BEGIN Data for review
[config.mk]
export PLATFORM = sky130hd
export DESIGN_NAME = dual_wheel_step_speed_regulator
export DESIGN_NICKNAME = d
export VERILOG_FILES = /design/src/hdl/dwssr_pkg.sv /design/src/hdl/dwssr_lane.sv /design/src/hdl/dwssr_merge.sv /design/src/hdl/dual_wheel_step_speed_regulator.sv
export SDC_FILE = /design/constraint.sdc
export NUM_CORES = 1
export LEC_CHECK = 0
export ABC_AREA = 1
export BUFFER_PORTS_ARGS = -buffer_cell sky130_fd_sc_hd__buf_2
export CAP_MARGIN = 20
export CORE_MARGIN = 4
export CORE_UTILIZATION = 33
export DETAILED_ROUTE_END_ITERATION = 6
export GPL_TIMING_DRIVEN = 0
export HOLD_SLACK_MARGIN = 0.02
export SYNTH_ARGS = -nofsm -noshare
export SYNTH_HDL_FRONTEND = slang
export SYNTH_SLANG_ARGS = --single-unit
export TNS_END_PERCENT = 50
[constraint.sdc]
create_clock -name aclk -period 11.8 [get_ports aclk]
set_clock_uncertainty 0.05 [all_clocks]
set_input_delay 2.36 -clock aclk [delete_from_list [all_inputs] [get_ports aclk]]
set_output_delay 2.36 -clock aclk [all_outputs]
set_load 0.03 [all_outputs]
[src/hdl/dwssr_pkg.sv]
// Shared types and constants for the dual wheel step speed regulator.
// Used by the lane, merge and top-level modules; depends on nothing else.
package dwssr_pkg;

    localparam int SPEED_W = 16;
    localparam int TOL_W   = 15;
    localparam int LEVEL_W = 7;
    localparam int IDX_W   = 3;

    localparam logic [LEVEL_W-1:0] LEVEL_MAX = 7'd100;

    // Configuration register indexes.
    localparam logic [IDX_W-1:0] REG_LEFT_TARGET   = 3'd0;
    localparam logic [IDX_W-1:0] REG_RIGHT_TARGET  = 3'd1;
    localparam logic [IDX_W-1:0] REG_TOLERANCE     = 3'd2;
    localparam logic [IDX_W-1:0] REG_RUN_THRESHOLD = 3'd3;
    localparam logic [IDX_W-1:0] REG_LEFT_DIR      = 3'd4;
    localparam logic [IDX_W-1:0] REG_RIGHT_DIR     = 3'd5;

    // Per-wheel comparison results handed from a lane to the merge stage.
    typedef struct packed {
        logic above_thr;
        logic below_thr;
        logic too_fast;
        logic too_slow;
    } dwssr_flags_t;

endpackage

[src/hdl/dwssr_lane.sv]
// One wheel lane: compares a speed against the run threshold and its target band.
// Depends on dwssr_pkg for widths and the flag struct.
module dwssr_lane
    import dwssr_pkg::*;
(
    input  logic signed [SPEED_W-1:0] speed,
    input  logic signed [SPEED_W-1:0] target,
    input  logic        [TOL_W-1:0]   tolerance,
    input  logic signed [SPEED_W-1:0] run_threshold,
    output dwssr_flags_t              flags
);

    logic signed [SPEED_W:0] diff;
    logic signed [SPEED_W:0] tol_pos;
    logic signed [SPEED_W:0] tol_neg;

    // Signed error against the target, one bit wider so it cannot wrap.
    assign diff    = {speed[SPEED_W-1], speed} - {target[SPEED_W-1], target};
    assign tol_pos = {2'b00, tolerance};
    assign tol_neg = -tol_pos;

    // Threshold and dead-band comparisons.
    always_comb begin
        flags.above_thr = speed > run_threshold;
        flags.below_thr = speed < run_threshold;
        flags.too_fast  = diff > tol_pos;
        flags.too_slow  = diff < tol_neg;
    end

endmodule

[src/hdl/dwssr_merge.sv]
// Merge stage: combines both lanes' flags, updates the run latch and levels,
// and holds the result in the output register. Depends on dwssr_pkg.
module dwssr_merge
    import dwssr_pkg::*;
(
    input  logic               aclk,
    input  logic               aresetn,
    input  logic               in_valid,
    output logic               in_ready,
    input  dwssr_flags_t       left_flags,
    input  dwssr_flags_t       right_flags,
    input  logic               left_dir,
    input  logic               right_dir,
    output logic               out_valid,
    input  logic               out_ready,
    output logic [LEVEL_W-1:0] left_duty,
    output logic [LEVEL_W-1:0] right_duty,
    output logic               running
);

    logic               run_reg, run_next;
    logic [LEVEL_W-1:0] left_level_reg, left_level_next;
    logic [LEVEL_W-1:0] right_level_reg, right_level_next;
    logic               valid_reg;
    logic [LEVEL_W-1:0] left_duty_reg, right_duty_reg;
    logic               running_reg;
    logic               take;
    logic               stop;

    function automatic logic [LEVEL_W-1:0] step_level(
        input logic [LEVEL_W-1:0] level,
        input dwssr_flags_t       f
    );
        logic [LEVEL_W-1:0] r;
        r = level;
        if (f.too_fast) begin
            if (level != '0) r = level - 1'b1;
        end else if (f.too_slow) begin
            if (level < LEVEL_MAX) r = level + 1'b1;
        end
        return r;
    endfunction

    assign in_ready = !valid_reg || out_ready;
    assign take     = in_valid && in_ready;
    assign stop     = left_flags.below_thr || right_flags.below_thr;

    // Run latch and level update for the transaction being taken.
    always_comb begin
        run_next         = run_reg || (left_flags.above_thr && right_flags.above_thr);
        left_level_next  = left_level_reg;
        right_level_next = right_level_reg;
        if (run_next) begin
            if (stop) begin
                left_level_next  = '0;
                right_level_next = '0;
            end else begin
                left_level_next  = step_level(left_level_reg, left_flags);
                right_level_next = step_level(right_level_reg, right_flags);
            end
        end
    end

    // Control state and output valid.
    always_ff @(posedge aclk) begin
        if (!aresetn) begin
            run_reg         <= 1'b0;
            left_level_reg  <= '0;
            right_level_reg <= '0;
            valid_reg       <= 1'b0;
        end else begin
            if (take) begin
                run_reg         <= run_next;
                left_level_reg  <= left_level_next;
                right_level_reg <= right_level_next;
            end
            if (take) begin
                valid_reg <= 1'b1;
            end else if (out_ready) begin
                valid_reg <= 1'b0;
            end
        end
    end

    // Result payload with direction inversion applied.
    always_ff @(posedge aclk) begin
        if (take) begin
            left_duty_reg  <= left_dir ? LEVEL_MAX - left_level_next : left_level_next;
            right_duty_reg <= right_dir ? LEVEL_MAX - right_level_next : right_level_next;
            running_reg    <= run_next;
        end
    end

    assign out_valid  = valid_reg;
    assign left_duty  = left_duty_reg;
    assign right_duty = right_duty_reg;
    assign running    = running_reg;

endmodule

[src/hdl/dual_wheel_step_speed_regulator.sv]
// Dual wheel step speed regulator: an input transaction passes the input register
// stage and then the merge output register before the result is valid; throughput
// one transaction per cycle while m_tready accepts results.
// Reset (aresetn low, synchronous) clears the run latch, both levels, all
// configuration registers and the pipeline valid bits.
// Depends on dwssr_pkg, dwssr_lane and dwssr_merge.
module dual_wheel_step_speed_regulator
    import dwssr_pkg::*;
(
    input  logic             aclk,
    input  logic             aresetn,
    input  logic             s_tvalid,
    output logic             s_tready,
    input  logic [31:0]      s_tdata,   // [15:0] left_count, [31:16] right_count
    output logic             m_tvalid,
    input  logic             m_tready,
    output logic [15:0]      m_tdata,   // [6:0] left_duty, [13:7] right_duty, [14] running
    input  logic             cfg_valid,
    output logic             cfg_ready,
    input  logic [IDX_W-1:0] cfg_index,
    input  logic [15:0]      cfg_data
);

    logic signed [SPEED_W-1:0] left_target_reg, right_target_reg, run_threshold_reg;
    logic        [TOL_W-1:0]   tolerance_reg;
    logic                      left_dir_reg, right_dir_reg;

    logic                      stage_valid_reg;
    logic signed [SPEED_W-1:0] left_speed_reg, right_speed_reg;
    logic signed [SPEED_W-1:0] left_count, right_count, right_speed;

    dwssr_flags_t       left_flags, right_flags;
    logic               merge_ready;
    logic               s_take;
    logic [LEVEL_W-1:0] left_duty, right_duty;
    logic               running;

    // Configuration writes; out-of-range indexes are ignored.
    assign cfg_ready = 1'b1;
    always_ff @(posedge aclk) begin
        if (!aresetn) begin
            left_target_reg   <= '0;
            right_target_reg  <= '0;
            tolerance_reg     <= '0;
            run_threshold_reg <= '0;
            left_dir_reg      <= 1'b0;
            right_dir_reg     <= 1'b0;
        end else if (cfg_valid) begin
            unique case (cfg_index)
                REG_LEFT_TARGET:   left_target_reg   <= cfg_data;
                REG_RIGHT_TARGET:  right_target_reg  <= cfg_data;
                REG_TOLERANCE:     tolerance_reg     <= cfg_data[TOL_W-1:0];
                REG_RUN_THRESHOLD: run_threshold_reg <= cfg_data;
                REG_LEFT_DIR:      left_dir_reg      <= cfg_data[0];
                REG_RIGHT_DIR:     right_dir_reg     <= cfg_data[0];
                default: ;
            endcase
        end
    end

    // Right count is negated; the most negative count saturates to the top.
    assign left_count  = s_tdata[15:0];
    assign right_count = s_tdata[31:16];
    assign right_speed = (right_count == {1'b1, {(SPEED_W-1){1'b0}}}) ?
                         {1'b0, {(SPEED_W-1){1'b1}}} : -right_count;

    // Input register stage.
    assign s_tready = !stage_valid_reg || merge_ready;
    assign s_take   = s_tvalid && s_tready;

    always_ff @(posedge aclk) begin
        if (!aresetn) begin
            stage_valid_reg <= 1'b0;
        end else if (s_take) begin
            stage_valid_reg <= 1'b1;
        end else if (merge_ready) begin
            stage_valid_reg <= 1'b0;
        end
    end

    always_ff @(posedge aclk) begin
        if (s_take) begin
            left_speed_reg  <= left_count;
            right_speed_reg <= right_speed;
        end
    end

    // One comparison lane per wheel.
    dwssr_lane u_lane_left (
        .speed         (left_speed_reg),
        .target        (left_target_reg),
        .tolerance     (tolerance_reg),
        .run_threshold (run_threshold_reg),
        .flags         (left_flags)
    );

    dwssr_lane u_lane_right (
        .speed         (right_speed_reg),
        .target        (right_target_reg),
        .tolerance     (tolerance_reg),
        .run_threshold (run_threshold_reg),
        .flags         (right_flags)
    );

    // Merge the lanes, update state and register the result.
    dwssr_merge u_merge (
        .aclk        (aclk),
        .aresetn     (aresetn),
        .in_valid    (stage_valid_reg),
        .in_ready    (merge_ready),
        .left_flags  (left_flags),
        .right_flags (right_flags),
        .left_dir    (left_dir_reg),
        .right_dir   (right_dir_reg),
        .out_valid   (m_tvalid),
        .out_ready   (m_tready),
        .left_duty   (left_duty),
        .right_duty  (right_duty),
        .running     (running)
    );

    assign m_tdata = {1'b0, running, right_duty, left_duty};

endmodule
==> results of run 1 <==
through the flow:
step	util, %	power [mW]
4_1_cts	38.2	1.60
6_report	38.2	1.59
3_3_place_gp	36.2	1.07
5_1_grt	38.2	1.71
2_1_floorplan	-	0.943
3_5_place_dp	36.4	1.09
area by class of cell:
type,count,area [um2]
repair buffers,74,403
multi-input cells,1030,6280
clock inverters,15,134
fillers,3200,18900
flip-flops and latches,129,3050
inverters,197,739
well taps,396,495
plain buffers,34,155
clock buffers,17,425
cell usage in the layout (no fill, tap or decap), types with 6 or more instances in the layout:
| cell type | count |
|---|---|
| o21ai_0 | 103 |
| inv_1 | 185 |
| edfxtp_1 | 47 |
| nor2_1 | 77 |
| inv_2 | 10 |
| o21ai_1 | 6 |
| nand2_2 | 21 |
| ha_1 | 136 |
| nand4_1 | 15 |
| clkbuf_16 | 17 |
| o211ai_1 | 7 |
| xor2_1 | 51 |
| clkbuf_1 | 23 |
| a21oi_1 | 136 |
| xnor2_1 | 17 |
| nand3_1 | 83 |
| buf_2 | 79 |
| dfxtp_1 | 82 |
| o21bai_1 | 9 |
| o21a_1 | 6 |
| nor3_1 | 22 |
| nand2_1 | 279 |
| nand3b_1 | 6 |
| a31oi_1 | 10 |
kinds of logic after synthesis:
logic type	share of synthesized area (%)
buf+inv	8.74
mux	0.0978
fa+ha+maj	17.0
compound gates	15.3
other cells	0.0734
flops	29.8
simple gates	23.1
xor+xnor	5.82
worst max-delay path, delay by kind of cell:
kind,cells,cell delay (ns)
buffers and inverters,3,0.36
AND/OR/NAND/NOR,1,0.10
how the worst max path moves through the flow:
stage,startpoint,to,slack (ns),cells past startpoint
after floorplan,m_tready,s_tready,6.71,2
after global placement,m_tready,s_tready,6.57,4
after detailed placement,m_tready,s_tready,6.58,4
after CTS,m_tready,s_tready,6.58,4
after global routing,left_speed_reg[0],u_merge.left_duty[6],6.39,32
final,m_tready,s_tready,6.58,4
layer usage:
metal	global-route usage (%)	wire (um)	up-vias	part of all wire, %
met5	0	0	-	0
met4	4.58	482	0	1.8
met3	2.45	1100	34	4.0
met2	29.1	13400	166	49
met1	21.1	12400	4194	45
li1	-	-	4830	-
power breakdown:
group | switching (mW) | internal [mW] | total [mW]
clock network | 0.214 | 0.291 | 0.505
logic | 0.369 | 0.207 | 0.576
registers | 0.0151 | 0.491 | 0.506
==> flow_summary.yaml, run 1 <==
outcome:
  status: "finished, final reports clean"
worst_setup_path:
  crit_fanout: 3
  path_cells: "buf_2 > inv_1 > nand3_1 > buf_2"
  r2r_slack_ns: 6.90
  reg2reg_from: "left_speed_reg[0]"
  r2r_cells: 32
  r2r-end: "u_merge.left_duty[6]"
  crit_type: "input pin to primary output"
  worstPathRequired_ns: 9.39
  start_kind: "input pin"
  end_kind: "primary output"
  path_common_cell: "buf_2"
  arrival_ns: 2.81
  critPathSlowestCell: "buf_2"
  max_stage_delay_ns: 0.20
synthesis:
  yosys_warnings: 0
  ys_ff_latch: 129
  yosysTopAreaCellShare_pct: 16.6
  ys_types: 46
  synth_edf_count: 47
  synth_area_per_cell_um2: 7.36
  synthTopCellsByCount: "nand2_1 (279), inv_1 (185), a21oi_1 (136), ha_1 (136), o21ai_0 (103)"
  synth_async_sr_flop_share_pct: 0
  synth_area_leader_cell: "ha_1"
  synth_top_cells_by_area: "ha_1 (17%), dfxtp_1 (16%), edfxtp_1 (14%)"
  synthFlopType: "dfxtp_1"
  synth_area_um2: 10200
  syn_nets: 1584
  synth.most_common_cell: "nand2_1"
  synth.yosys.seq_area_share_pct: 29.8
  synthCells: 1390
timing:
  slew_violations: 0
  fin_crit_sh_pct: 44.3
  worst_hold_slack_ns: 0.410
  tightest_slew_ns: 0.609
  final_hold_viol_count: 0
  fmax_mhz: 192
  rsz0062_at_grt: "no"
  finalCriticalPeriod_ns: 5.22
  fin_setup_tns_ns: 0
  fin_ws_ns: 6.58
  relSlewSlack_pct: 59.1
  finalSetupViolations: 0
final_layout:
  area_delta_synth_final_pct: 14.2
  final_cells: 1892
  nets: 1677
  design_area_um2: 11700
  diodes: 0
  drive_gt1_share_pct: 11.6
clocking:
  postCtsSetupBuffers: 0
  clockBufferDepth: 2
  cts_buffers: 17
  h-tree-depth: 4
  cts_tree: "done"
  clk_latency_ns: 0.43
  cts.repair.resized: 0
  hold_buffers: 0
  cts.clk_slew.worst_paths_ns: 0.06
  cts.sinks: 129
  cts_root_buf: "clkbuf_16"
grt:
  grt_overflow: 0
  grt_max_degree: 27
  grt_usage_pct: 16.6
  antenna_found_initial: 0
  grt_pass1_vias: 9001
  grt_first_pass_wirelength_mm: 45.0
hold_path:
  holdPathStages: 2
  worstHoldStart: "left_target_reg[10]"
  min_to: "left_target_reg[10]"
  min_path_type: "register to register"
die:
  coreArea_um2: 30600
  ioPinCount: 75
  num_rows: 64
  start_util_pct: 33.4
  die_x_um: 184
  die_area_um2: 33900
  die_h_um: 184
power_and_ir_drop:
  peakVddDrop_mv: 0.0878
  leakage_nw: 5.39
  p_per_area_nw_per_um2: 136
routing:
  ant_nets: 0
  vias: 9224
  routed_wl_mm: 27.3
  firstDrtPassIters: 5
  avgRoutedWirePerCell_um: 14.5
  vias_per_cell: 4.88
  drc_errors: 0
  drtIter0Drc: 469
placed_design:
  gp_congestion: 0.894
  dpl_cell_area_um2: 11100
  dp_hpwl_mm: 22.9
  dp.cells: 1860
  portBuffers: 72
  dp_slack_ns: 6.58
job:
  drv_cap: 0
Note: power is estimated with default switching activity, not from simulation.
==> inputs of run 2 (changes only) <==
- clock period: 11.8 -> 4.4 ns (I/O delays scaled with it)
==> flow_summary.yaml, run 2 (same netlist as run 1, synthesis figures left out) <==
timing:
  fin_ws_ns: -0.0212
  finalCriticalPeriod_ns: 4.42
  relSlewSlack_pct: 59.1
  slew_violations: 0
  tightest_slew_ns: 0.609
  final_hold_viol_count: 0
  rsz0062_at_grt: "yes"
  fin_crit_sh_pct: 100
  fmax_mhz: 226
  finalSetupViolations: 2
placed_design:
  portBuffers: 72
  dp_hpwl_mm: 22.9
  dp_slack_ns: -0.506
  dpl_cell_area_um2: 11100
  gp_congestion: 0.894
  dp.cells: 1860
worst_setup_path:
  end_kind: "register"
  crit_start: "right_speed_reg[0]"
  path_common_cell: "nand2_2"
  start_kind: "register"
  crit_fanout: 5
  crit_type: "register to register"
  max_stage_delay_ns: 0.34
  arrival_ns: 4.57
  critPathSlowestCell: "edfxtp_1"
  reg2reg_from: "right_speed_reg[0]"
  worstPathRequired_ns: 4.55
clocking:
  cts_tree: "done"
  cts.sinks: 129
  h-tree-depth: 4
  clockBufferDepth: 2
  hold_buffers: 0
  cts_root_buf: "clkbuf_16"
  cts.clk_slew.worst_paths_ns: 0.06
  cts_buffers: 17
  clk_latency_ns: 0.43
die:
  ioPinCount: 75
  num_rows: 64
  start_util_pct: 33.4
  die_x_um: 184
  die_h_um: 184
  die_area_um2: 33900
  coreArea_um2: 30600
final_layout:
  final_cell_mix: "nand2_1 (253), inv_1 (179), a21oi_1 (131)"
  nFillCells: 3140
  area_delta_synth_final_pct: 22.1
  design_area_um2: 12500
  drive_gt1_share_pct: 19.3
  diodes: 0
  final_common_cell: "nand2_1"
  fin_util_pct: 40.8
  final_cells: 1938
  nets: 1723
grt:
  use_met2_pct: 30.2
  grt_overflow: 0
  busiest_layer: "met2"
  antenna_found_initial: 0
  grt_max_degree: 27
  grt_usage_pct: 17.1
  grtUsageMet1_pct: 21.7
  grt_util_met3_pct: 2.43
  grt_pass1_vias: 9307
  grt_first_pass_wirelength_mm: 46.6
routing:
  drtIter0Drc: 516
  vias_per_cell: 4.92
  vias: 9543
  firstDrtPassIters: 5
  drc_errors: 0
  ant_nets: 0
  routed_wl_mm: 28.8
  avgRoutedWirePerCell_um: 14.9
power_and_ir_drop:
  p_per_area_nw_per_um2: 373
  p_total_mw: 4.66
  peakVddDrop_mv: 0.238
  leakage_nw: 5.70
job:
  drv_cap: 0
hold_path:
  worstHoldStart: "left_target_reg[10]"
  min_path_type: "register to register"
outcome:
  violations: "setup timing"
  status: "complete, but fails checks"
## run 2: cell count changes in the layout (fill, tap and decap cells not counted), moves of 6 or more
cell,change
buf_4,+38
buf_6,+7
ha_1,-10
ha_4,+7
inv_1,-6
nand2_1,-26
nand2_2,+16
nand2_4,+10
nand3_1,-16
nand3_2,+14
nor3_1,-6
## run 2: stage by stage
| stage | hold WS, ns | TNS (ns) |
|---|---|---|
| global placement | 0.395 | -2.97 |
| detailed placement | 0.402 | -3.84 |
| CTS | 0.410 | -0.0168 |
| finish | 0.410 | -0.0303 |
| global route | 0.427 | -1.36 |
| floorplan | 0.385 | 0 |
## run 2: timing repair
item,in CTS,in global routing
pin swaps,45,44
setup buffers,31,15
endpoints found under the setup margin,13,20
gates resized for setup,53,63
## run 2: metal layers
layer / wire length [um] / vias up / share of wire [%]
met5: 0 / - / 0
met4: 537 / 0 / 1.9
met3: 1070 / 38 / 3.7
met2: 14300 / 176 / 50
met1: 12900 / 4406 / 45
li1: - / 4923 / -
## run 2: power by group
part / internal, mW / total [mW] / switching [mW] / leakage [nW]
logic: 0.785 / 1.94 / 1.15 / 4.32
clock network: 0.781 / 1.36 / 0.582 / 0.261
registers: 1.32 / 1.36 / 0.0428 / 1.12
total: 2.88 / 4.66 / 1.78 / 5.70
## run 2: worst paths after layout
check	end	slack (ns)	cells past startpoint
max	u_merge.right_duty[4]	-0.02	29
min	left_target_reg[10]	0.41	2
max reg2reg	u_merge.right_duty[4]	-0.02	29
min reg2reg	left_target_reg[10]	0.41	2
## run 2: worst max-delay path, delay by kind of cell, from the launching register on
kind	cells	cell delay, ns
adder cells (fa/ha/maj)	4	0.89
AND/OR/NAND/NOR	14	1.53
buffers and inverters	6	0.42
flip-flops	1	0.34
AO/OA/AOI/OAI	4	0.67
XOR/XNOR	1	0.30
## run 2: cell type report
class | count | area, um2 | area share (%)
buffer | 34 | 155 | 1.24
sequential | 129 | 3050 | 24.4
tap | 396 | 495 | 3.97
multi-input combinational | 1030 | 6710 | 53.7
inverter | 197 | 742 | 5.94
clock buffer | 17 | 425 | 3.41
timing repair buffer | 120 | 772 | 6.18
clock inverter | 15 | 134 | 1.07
END Data for review
BEGIN Data for review
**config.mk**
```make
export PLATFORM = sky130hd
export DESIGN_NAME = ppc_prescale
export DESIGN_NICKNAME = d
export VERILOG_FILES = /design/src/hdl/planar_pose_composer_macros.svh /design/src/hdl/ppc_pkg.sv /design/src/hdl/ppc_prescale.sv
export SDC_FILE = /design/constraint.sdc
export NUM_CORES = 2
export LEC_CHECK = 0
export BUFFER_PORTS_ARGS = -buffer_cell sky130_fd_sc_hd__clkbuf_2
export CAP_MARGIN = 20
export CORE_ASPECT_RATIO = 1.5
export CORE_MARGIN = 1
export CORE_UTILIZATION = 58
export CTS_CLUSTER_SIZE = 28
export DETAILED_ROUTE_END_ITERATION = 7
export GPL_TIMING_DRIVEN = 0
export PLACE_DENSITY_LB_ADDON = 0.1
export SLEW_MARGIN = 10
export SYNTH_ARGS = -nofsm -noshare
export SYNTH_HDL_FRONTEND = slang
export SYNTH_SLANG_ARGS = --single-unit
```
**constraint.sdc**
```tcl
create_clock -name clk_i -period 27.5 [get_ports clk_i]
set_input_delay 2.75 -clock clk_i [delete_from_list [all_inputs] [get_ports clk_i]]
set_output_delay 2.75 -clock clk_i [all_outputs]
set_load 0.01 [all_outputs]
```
END Data for review
◆ What the task requires ◆
Please find each line in the records above that holds the word "metal", and copy it.

◆ Response area ◆
metal	global-route usage (%)	wire (um)	up-vias	part of all wire, %
## run 2: metal layers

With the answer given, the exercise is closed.